Обсуждение: Unique Constraints using Non-Unique Indexes

Поиск
Список
Период
Сортировка

Unique Constraints using Non-Unique Indexes

От
Simon Riggs
Дата:
The current Unique constraint relies directly upon a Unique index to
test for uniqueness.

This has two disadvantages: 

* only B-Trees currently support Uniqueness
* We need to create an index on *all* of the columns of the primary key,
which may end up being a very large index as a result

The uniqueness check code searches for the value being inserted and if a
value is found that is visible, then we reject. We currently use the
same index scan key for the uniqueness check as we do for the index
search.

If the uniqueness check used a scan key that consisted of all of the
Primary Key columns, rather than just the index columns then it would be
able to scan through non-unique index entries to check uniqueness.
Interestingly, the current uniqueness check code already scans through
multiple tuples because of the possible existence of multiple row
versions. So we just need to supply a different scan key.

If we extended the definition of a PRIMARY KEY to include an existing
index like this

ALTER TABLE foo ADD PRIMARY KEY (...) USING INDEX index_name;

then we would be able to specify what we want.

This would then allow us to use a Hash Index or other index as the basis
for a Unique Constraint and/or considerably reduce size of indexes.

Frequently the full unique key could be 5 or 6 columns, even though the
leading columns might be sufficiently unique to make this technique
worthwhile. It's also common to want to store the hash() of a value
rather than the value itself, but the hash typically won't be
guaranteeably unique, even though the probability of collisions may be
very low.

Thoughts?

--  Simon Riggs 2ndQuadrant  http://www.2ndQuadrant.com 
 PostgreSQL UK 2008 Conference: http://www.postgresql.org.uk



Re: Unique Constraints using Non-Unique Indexes

От
Martijn van Oosterhout
Дата:
On Thu, Mar 20, 2008 at 02:35:38PM +0000, Simon Riggs wrote:
> This would then allow us to use a Hash Index or other index as the basis
> for a Unique Constraint and/or considerably reduce size of indexes.

I was under the impression that the reason only b-tree supported unique
indexes was because it could lock one page while to checking visibility
to block concurrent inserts.
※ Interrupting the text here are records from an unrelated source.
File: config.mk
export PLATFORM = sky130hd
export DESIGN_NAME = clk_err_trim
export DESIGN_NICKNAME = d
export VERILOG_FILES = /design/src/rtl/clk_err_trim_pkg.sv /design/src/rtl/clk_err_trim_regs.sv /design/src/rtl/clk_err_trim_interval.sv /design/src/rtl/clk_err_trim_prescaler.sv /design/src/rtl/clk_err_trim.sv
export SDC_FILE = /design/constraint.sdc
export NUM_CORES = 1
export LEC_CHECK = 0
export CAP_MARGIN = 10
export CORE_MARGIN = 5
export CORE_UTILIZATION = 56
export DETAILED_ROUTE_END_ITERATION = 7
export PLACE_DENSITY = 0.8
export SYNTH_ARGS = -nofsm -noshare
export SYNTH_HDL_FRONTEND = slang
export SYNTH_HIERARCHICAL = 1
export SYNTH_SLANG_ARGS = --single-unit
File: constraint.sdc
create_clock -name clk -period 4.65 [get_ports clk]
set_input_delay 0.93 -clock clk [delete_from_list [all_inputs] [get_ports clk]]
set_output_delay 0.93 -clock clk [all_outputs]
set_load 0.1 [all_outputs]
File: src/rtl/clk_err_trim_pkg.sv
package clk_err_trim_pkg;

  localparam int MAG_W   = 6;
  localparam int MAG_MAX = (1 << MAG_W) - 1;

  // Direction code sits in the top two bits of the trim word.
  typedef enum logic [1:0] {
    DIR_NONE = 2'd0,
    DIR_ADD  = 2'd1,
    DIR_SUB  = 2'd2,
    DIR_RSVD = 2'd3
  } trim_dir_e;

  typedef struct packed {
    trim_dir_e        dir;
    logic [MAG_W-1:0] mag;
  } trim_word_t;

endpackage

File: src/rtl/clk_err_trim_regs.sv
module clk_err_trim_regs
  import clk_err_trim_pkg::*;
(
  input  logic       clk,
  input  logic       rst_n,
  input  logic       adj_we,
  input  logic [7:0] adj_wdata,
  input  logic       ctl_we,
  input  logic       ctl_auto_en,
  input  logic       ctl_short_sel,
  output trim_word_t word_q,
  output logic       en_q,
  output logic       sel_q,
  output logic       restart
);

  logic sel_unlocked;
  logic sel_next;

  // Interval select is frozen while any direction code is programmed.
  assign sel_unlocked = (word_q.dir == DIR_NONE);
  assign sel_next     = sel_unlocked ? ctl_short_sel : sel_q;
  assign restart      = ctl_we && ((ctl_auto_en != en_q) || (sel_next != sel_q));

  always_ff @(posedge clk or negedge rst_n) begin
    if (!rst_n) begin
      word_q <= '{dir: DIR_NONE, mag: '0};
      en_q   <= 1'b0;
      sel_q  <= 1'b0;
    end else begin
      if (adj_we) begin
        word_q <= trim_word_t'(adj_wdata);
      end
      if (ctl_we) begin
        en_q  <= ctl_auto_en;
        sel_q <= sel_next;
      end
    end
  end

endmodule

File: src/rtl/clk_err_trim_interval.sv
module clk_err_trim_interval #(
  parameter int SHORT_SECS = 10,
  parameter int LONG_SECS  = 60,
  localparam int MAX_SECS  = (LONG_SECS > SHORT_SECS) ? LONG_SECS : SHORT_SECS,
  localparam int IDX_W     = (MAX_SECS > 2) ? $clog2(MAX_SECS) : 1
) (
  input  logic             clk,
  input  logic             rst_n,
  input  logic             en,
  input  logic             sel,
  input  logic             restart,
  input  logic             sec_done,
  output logic             boundary,
  output logic [IDX_W-1:0] sec_idx
);

  localparam logic [IDX_W-1:0] SHORT_LAST = IDX_W'(SHORT_SECS - 1);
  localparam logic [IDX_W-1:0] LONG_LAST  = IDX_W'(LONG_SECS - 1);

  logic [IDX_W-1:0] last_idx;
  logic             at_last;

  assign last_idx = sel ? SHORT_LAST : LONG_LAST;
  assign at_last  = (sec_idx >= last_idx);
  assign boundary = en && at_last;

  always_ff @(posedge clk or negedge rst_n) begin
    if (!rst_n) begin
      sec_idx <= '0;
    end else if (!en || restart) begin
      sec_idx <= '0;
    end else if (sec_done) begin
      sec_idx <= at_last ? '0 : sec_idx + 1'b1;
    end
  end

endmodule

File: src/rtl/clk_err_trim_prescaler.sv
module clk_err_trim_prescaler
  import clk_err_trim_pkg::*;
#(
  parameter int PRESCALE = 32768,
  localparam int CNT_W   = $clog2(PRESCALE + MAG_MAX + 1)
) (
  input  logic       clk,
  input  logic       rst_n,
  input  logic       tick_en,
  input  logic       boundary,
  input  trim_word_t word,
  output logic       sec_done,
  output logic       sec_tick
);

  localparam logic [CNT_W-1:0] BASE_TERM = CNT_W'(PRESCALE - 1);

  logic [CNT_W-1:0] pcount;
  logic [CNT_W-1:0] term;
  logic [CNT_W-1:0] mag_ext;

  assign mag_ext = CNT_W'(word.mag);

  // Terminal count moves only during the boundary second.
  always_comb begin
    term = BASE_TERM;
    if (boundary) begin
      unique case (word.dir)
        DIR_ADD: term = BASE_TERM - mag_ext;
        DIR_SUB: term = BASE_TERM + mag_ext;
        default: term = BASE_TERM;
      endcase
    end
  end

  assign sec_done = tick_en && (pcount >= term);

  always_ff @(posedge clk or negedge rst_n) begin
    if (!rst_n) begin
      pcount   <= '0;
      sec_tick <= 1'b0;
    end else begin
      sec_tick <= sec_done;
      if (tick_en) begin
        pcount <= sec_done ? '0 : pcount + 1'b1;
      end
    end
  end

endmodule

File: src/rtl/clk_err_trim.sv
module clk_err_trim
  import clk_err_trim_pkg::*;
#(
  parameter int PRESCALE   = 32768,
  parameter int SHORT_SECS = 10,
  parameter int LONG_SECS  = 60,
  localparam int MAX_SECS  = (LONG_SECS > SHORT_SECS) ? LONG_SECS : SHORT_SECS,
  localparam int IDX_W     = (MAX_SECS > 2) ? $clog2(MAX_SECS) : 1
) (
  input  logic       clk,
  input  logic       rst_n,
  input  logic       tick_en,
  input  logic       adj_we,
  input  logic [7:0] adj_wdata,
  input  logic       ctl_we,
  input  logic       ctl_auto_en,
  input  logic       ctl_short_sel,
  output logic [7:0] adj_rdata,
  output logic       auto_en_q,
  output logic       short_sel_q,
  output logic       sec_tick
);

  trim_word_t       word_q;
  logic             restart;
  logic             boundary;
  logic             sec_done;
  logic [IDX_W-1:0] sec_idx;

  clk_err_trim_regs u_regs (
    .clk           (clk),
    .rst_n         (rst_n),
    .adj_we        (adj_we),
    .adj_wdata     (adj_wdata),
    .ctl_we        (ctl_we),
    .ctl_auto_en   (ctl_auto_en),
    .ctl_short_sel (ctl_short_sel),
    .word_q        (word_q),
    .en_q          (auto_en_q),
    .sel_q         (short_sel_q),
    .restart       (restart)
  );

  clk_err_trim_interval #(
    .SHORT_SECS (SHORT_SECS),
    .LONG_SECS  (LONG_SECS)
  ) u_interval (
    .clk      (clk),
    .rst_n    (rst_n),
    .en       (auto_en_q),
    .sel      (short_sel_q),
    .restart  (restart),
    .sec_done (sec_done),
    .boundary (boundary),
    .sec_idx  (sec_idx)
  );

  clk_err_trim_prescaler #(
    .PRESCALE (PRESCALE)
  ) u_prescaler (
    .clk      (clk),
    .rst_n    (rst_n),
    .tick_en  (tick_en),
    .boundary (boundary),
    .word     (word_q),
    .sec_done (sec_done),
    .sec_tick (sec_tick)
  );

  assign adj_rdata = word_q;

endmodule

==> results of run 1 <==
-- Yosys cell counts, types with 2 or more instances --
| master | instances |
|---|---|
| sky130_fd_sc_hd__dfrtp_1 | 33 |
| sky130_fd_sc_hd__nor2b_1 | 2 |
| sky130_fd_sc_hd__xnor2_1 | 5 |
| sky130_fd_sc_hd__mux2_1 | 9 |
| sky130_fd_sc_hd__nand2_1 | 15 |
| sky130_fd_sc_hd__nor2_2 | 9 |
| sky130_fd_sc_hd__a221oi_1 | 2 |
| sky130_fd_sc_hd__nor4_4 | 2 |
| sky130_fd_sc_hd__nor2_1 | 19 |
| sky130_fd_sc_hd__clkbuf_1 | 2 |
| sky130_fd_sc_hd__o21ai_1 | 2 |
| sky130_fd_sc_hd__inv_1 | 16 |
| sky130_fd_sc_hd__and3_1 | 2 |
| sky130_fd_sc_hd__nand4_1 | 7 |
| sky130_fd_sc_hd__o22ai_1 | 4 |
| sky130_fd_sc_hd__nand3_1 | 10 |
| sky130_fd_sc_hd__mux2i_1 | 2 |
| sky130_fd_sc_hd__o2bb2ai_1 | 3 |
| sky130_fd_sc_hd__a31oi_1 | 6 |
| sky130_fd_sc_hd__nand2b_1 | 2 |
| sky130_fd_sc_hd__o21ai_0 | 3 |
| sky130_fd_sc_hd__a21oi_1 | 10 |
| sky130_fd_sc_hd__ha_1 | 25 |
| sky130_fd_sc_hd__xor2_1 | 12 |
| sky130_fd_sc_hd__nor3_1 | 4 |
-- registers in the layout (all words and copies together) (netlist names) --
signal	flops
u_prescaler/pcount	16
u_regs/word_q	8
u_interval/sec_idx	6
u_prescaler/sec_tick	1
u_regs/en_q	1
u_regs/sel_q	1
-- layout by cell type (no fill, tap or decap), drive strengths merged, types with 3 or more instances in the layout --
cell           count
nor2              28
and3               3
nand4              8
dfrtp             33
nor4               3
o22ai              4
nand3             10
a21oi             10
nand2b             3
nor3               4
clkbuf             5
xnor2              5
clkdlybuf4s50     25
nand2             15
inv               17
o2bb2ai            3
mux2              10
ha                25
o21ai              5
a31oi              7
xor2              12
-- critical path, cell delays in order, from the launching register on --
cell	delay [ps]
sky130_fd_sc_hd__dfrtp_1	460
sky130_fd_sc_hd__ha_1	320
sky130_fd_sc_hd__a21o_1	140
sky130_fd_sc_hd__a31oi_1	100
sky130_fd_sc_hd__nor2b_1	160
sky130_fd_sc_hd__nand2b_1	160
sky130_fd_sc_hd__or2_2	350
sky130_fd_sc_hd__a31oi_1	310
sky130_fd_sc_hd__ha_1	320
sky130_fd_sc_hd__nand4_1	120
sky130_fd_sc_hd__nor3_1	90
sky130_fd_sc_hd__nor4_4	350
sky130_fd_sc_hd__a31oi_4	160
sky130_fd_sc_hd__or3b_2	540
sky130_fd_sc_hd__nand4_1	140
sky130_fd_sc_hd__xor2_1	150
sky130_fd_sc_hd__nor2_1	50
-- report_power, final --
part	internal (mW)	switching [mW]
sequential	0.319	0.0530
combinational	0.0925	0.160
clock	0.216	0.114
total	0.627	0.327
-- routing by layer --
layer  global-route usage (%)  up-vias  routed length, um
li1                         -      876                  -
met1                     24.4      850               2010
met2                     29.8       39               2170
met3                     4.65        6                220
met4                     7.65        0                 70
met5                        0        -                  0
-- kinds of logic (layout without fill, tap and decap cells) --
kind of cell / after synthesis / after routing / synth area share [%]
fa+ha+maj: 25 / 25 / 13.7
mux: 12 / 12 / 5.82
xor+xnor: 17 / 17 / 6.53
simple gates: 82 / 82 / 21.1
compound gates: 39 / 39 / 12.9
buf+inv: 20 / 51 / 3.68
flops: 33 / 33 / 36.2
-- through the flow --
| step | cells | setup slack, ps | power, mW | util (%) |
|---|---|---|---|---|
| floorplan | 228 | 90.4 | 0.556 | - |
| global placement | 301 | 793 | 0.623 | 65.1 |
| detailed placement | 301 | 644 | 0.630 | 65.1 |
| CTS | 309 | 651 | 0.963 | 68.5 |
| global route | 309 | 344 | 1.00 | 68.5 |
| finish | 309 | 628 | 0.954 | 68.5 |
-- how the worst max path moves through the flow --
stage	start	endpoint	slack (ps)	cells after the start
after floorplan	u_regs/sel_q	u_interval/sec_idx[5]	90	18
after global placement	u_regs/sel_q	u_interval/sec_idx[5]	790	16
after detailed placement	u_regs/sel_q	u_interval/sec_idx[5]	640	16
after CTS	u_regs/sel_q	u_interval/sec_idx[5]	650	16
after global routing	u_regs/sel_q	u_interval/sec_idx[5]	340	16
final	u_regs/sel_q	u_interval/sec_idx[5]	630	16
-- cell type report --
class	instances	area [um^2]	area share, %
well taps	50	62.6	2.30
multi-input cells	175	1370	50.3
flip-flops and latches	33	826	30.3
repair buffers	27	265	9.75
clock inverters	3	68.8	2.53
clock buffers	5	68.8	2.53
inverters	16	60.1	2.21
AIUI other index types (notably gist) would
not be able to easily block concurrent inserts because the place a new
item is entered into the index is not unique nor necessarily deterministic.
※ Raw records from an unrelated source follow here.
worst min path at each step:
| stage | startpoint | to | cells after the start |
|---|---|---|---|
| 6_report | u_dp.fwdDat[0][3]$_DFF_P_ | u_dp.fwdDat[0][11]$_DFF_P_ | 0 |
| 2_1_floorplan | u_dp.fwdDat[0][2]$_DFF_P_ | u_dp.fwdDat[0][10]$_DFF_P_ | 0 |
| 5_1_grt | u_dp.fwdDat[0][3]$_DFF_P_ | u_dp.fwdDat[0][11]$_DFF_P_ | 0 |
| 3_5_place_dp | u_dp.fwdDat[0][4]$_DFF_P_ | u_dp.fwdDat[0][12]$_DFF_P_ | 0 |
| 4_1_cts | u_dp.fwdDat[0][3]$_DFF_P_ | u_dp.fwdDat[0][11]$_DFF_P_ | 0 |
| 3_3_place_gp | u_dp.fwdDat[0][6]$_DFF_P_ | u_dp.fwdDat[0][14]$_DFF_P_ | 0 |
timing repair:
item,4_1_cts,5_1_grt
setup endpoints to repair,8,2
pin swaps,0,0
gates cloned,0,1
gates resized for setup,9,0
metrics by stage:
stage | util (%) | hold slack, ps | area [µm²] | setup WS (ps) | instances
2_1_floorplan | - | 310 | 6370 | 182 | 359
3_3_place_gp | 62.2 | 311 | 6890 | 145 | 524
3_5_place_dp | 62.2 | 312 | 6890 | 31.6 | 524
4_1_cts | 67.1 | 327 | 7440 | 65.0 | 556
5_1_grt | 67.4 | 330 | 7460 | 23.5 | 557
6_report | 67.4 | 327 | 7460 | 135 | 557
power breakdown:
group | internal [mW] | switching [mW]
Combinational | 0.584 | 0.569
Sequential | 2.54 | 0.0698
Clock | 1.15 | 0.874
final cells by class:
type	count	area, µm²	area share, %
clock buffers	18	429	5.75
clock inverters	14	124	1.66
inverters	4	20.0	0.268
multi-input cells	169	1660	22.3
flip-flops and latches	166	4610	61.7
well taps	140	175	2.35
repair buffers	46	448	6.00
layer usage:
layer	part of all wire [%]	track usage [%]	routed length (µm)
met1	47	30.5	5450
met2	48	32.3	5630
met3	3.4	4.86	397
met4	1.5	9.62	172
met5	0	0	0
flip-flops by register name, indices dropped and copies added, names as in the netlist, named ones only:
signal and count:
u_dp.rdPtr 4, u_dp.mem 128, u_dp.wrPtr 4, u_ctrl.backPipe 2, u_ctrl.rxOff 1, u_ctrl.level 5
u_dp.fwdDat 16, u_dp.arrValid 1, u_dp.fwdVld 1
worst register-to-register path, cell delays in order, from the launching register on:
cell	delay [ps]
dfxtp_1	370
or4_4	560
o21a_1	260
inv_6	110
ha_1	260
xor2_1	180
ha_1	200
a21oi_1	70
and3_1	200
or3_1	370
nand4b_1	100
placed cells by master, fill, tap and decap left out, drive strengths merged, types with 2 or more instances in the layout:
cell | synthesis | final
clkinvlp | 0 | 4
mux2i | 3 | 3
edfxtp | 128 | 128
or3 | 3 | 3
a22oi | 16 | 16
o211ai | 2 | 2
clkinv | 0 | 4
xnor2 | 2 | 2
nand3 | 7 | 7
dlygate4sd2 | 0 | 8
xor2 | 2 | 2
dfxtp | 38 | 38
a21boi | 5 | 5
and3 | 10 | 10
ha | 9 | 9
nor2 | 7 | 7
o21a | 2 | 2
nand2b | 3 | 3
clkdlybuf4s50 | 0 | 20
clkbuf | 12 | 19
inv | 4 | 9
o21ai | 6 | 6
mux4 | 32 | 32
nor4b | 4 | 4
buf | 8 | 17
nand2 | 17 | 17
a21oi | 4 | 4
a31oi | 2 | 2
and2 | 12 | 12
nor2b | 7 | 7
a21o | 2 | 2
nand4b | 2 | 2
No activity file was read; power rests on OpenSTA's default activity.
--- src/rtl/pp_dma_chan.sv ---
module pp_dma_chan #(
  parameter int DW        = 32,
  parameter int RAW       = 13,
  parameter int LW        = 16,
  parameter int CHAN      = 2,
  parameter int DESC_BASE = 32'h1000,
  parameter int CTL_BASE  = 32'h0C00
) (
  input  logic           clk,
  input  logic           rst_n,
  input  logic           reg_we,
  input  logic [RAW-1:0] reg_addr,
  input  logic [DW-1:0]  reg_wdata,
  output logic [DW-1:0]  reg_rdata,
  output logic           mem_req,
  output logic           mem_we,
  output logic [DW-1:0]  mem_addr,
  output logic [DW-1:0]  mem_wdata,
  input  logic [DW-1:0]  mem_rdata,
  input  logic           mem_ack,
  input  logic           per_req,
  output logic           per_ack,
  input  logic [DW-1:0]  per_din,
  output logic [DW-1:0]  per_dout,
  output logic           irq
);
  localparam logic [RAW-1:0] DESC = RAW'(DESC_BASE + 32 * CHAN);
  localparam logic [RAW-1:0] CTL  = RAW'(CTL_BASE + 16 * CHAN);

  logic [DW-1:0] addr_q [2];
  logic [LW-1:0] len_q  [2];
  logic [1:0]    arm_q, dir_q, done_q;
  logic          act, en_q, busy;

  wire       desc_hit = reg_addr[RAW-1:5] == DESC[RAW-1:5];
  wire       ctl_hit  = reg_addr[RAW-1:2] == CTL[RAW-1:2];
  wire       wset     = reg_addr[4];
  wire [1:0] fld      = reg_addr[3:2];
  wire       last     = len_q[act] <= LW'(4);

  assign mem_req   = busy;
  assign mem_we    = dir_q[act];
  assign mem_addr  = addr_q[act];
  assign mem_wdata = per_din;
  assign irq       = |done_q;

  always_comb begin
    reg_rdata = '0;
    if (desc_hit)
      case (fld)
        2'd0:    reg_rdata = addr_q[wset];
        2'd1:    reg_rdata[LW-1:0] = len_q[wset];
        2'd2:    reg_rdata[2:0] = {done_q[wset], dir_q[wset], arm_q[wset]};
        default: reg_rdata = '0;
      endcase
    else if (ctl_hit)
      reg_rdata[1:0] = {act, en_q};
  end

  always_ff @(posedge clk) begin
    if (!rst_n) begin
      addr_q   <= '{default: '0};
      len_q    <= '{default: '0};
      arm_q    <= '0;
      dir_q    <= '0;
      done_q   <= '0;
      act      <= 1'b0;
      en_q     <= 1'b0;
      busy     <= 1'b0;
      per_ack  <= 1'b0;
      per_dout <= '0;
    end else begin
      per_ack <= 1'b0;
      if (reg_we && desc_hit)
        case (fld)
          2'd0: addr_q[wset] <= reg_wdata;
          2'd1: len_q[wset]  <= {reg_wdata[LW-1:2], 2'b00};
          2'd2: begin
            arm_q[wset] <= reg_wdata[0];
            dir_q[wset] <= reg_wdata[1];
            if (reg_wdata[2]) done_q[wset] <= 1'b0;
          end
          default: ;
        endcase
      if (reg_we && ctl_hit) en_q <= reg_wdata[0];

      if (busy) begin
        if (mem_ack) begin
          busy        <= 1'b0;
          per_ack     <= 1'b1;
          addr_q[act] <= addr_q[act] + DW'(4);
          if (!dir_q[act]) per_dout <= mem_rdata;
          if (last) begin
            len_q[act]  <= '0;
            arm_q[act]  <= 1'b0;
            done_q[act] <= 1'b1;
            act         <= ~act;
          end else begin
            len_q[act] <= len_q[act] - LW'(4);
          end
        end
      end else if (en_q && arm_q[act] && len_q[act] == '0) begin
        arm_q[act]  <= 1'b0;
        done_q[act] <= 1'b1;
        act         <= ~act;
      end else if (en_q && arm_q[act] && per_req) begin
        busy <= 1'b1;
      end else if (!arm_q[act] && arm_q[~act]) begin
        act <= ~act;
      end
    end
  end

  AST_REQ_HOLD: assert property (@(posedge clk) disable iff (!rst_n)
    mem_req && !mem_ack |=> mem_req && $stable(mem_addr) && $stable(mem_we));
  AST_START_ARMED: assert property (@(posedge clk) disable iff (!rst_n)
    $rose(mem_req) |-> $past(arm_q[act]) && $past(en_q));
  AST_ADDR_STEP: assert property (@(posedge clk) disable iff (!rst_n)
    mem_req && mem_ack && !reg_we |=> addr_q[$past(act)] == $past(mem_addr) + DW'(4));
  AST_ACK_PULSE: assert property (@(posedge clk) disable iff (!rst_n)
    per_ack |=> !per_ack);
  AST_SWITCH_ON_LAST: assert property (@(posedge clk) disable iff (!rst_n)
    mem_req && mem_ack && last |=> act != $past(act));
endmodule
Whether hash could support this usage I don't know.

Have a nice day,
--
Martijn van Oosterhout   <kleptog@svana.org>   http://svana.org/kleptog/
> Please line up in a tree and maintain the heap invariant while
> boarding. Thank you for flying nlogn airlines.

Re: Unique Constraints using Non-Unique Indexes

От
Simon Riggs
Дата:
On Thu, 2008-03-20 at 18:37 +0100, Martijn van Oosterhout wrote:
> On Thu, Mar 20, 2008 at 02:35:38PM +0000, Simon Riggs wrote:
> > This would then allow us to use a Hash Index or other index as the basis
> > for a Unique Constraint and/or considerably reduce size of indexes.
> 
> I was under the impression that the reason only b-tree supported unique
> indexes was because it could lock one page while to checking visibility
> to block concurrent inserts. AIUI other index types (notably gist) would
> not be able to easily block concurrent inserts because the place a new
> item is entered into the index is not unique nor necessarily deterministic.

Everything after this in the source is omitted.